Our model combines these improvements with advanced attention mechanisms to enhance both global and local feature representation. Experiments were conducted on two benchmark datasets, MVTec AD and VisA, under zero-shot and few-shot settings. The results demonstrate that our approach achieves state-of-the-art performance, with an AUPRO of 91.5 on MVTec AD and 83.5 on VisA, outperforming existing methods like AnomalyCLIP and WinCLIP. Visual comparisons of segmentation maps further confirm the model's superior ability to capture fine-grained and localized defect patterns.
While our method represents a step forward in unsupervised IAD, further research is needed to meet the high accuracy demands of industrial applications.
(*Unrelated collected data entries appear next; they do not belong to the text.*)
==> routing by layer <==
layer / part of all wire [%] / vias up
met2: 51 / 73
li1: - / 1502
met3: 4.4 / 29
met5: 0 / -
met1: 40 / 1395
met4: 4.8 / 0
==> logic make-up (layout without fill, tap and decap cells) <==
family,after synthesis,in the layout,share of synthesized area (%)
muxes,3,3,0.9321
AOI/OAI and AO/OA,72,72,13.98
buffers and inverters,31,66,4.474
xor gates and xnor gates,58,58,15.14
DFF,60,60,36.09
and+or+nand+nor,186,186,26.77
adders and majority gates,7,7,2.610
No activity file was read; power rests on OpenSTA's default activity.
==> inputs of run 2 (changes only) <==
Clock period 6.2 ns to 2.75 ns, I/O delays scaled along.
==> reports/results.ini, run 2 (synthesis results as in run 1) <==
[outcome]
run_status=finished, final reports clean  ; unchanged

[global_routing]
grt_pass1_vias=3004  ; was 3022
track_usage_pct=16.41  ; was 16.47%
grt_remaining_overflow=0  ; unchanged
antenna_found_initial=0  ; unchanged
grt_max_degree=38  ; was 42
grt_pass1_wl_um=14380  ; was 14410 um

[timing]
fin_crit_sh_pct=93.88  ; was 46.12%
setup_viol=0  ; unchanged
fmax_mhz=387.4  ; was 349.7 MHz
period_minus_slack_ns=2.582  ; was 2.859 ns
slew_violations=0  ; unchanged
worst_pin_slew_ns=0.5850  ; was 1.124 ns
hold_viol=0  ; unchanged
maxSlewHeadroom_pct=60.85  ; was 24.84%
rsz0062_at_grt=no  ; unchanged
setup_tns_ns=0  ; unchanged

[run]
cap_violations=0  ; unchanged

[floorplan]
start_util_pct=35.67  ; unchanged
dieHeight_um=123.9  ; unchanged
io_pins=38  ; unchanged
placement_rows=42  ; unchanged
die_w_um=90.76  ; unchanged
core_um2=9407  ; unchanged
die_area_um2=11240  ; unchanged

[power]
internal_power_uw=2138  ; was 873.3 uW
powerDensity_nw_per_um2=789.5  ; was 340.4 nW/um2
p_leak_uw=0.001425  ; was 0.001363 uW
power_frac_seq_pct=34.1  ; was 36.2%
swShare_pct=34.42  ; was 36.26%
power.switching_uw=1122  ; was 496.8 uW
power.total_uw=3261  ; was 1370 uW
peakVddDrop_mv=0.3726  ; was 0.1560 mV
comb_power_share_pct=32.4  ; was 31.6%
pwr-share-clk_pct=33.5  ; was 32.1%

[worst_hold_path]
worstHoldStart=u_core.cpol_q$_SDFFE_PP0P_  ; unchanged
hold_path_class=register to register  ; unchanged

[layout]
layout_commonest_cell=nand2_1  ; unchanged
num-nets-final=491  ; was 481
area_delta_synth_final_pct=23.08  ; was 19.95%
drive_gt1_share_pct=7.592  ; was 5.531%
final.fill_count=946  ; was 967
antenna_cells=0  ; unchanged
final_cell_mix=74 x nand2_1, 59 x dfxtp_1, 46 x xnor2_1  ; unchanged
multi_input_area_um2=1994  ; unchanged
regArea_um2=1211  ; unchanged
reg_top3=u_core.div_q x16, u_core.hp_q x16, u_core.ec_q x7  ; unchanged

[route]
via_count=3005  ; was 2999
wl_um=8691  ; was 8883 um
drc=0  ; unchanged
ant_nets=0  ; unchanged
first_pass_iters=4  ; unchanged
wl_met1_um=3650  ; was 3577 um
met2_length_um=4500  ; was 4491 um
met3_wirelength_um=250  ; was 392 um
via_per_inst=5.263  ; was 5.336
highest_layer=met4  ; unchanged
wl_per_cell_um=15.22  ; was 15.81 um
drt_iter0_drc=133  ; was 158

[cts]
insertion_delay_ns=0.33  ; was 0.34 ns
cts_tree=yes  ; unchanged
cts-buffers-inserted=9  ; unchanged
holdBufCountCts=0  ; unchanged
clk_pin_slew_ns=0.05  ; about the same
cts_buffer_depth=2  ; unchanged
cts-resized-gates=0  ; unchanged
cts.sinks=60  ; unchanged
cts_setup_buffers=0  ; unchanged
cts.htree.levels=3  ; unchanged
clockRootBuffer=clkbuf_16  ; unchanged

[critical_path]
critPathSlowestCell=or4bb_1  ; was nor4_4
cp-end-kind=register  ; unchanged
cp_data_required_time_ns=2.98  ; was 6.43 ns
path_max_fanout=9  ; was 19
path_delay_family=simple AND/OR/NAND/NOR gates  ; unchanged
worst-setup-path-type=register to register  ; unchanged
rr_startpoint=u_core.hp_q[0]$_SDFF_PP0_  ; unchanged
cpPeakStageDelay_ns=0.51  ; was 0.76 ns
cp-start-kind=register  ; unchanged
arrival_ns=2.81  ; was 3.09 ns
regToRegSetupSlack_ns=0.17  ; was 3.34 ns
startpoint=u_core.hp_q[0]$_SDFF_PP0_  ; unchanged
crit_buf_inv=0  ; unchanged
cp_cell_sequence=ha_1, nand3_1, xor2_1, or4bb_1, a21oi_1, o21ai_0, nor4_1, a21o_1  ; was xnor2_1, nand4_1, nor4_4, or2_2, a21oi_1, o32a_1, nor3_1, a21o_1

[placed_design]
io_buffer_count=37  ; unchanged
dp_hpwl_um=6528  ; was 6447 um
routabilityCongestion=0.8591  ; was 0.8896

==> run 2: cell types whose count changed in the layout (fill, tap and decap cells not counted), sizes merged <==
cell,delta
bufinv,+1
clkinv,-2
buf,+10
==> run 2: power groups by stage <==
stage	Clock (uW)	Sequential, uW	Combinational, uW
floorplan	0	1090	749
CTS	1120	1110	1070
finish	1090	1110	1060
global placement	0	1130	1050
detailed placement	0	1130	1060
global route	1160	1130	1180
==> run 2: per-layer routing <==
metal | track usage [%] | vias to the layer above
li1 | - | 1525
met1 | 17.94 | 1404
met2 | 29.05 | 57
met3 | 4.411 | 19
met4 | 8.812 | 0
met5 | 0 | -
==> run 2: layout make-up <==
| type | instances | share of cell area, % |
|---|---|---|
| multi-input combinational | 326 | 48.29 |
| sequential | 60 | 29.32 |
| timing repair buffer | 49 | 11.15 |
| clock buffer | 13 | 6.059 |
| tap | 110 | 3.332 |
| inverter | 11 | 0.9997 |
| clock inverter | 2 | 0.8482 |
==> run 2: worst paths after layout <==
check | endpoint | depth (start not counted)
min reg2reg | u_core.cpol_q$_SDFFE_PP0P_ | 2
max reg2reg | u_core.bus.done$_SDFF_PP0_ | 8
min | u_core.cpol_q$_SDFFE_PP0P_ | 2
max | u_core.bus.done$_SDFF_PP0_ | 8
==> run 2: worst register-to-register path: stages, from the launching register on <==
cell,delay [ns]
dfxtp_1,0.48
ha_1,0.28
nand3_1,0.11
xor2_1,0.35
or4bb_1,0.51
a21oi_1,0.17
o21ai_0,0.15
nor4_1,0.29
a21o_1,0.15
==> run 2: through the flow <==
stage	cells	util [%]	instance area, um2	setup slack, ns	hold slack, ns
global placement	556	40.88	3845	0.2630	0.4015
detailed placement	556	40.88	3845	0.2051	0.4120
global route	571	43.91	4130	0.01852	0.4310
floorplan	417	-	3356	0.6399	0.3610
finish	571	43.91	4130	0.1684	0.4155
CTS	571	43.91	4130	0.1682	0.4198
Future work could focus on leveraging incremental data for model fine-tuning and exploring the broader potential of CLIP-based models in industrial settings.
Rights: All rights reserved
Access: restricted access

Files in This Item:
File Description SizeFormat 
8308.pdfFor All Users (off-campus access for PolyU Staff & Students only)6.52 MBAdobe PDFView/Open


Copyright Undertaking

As a bona fide Library user, I declare that:

  1. I will abide by the rules and legal ordinances governing copyright regarding the use of the Database.
  2. I will use the Database for the purpose of my research or private study only and not for circulation or further reproduction or any other purpose.
  3. I agree to indemnify and hold the University harmless from and against any loss, damage, cost, liability or expenses arising from copyright infringement or unauthorized usage.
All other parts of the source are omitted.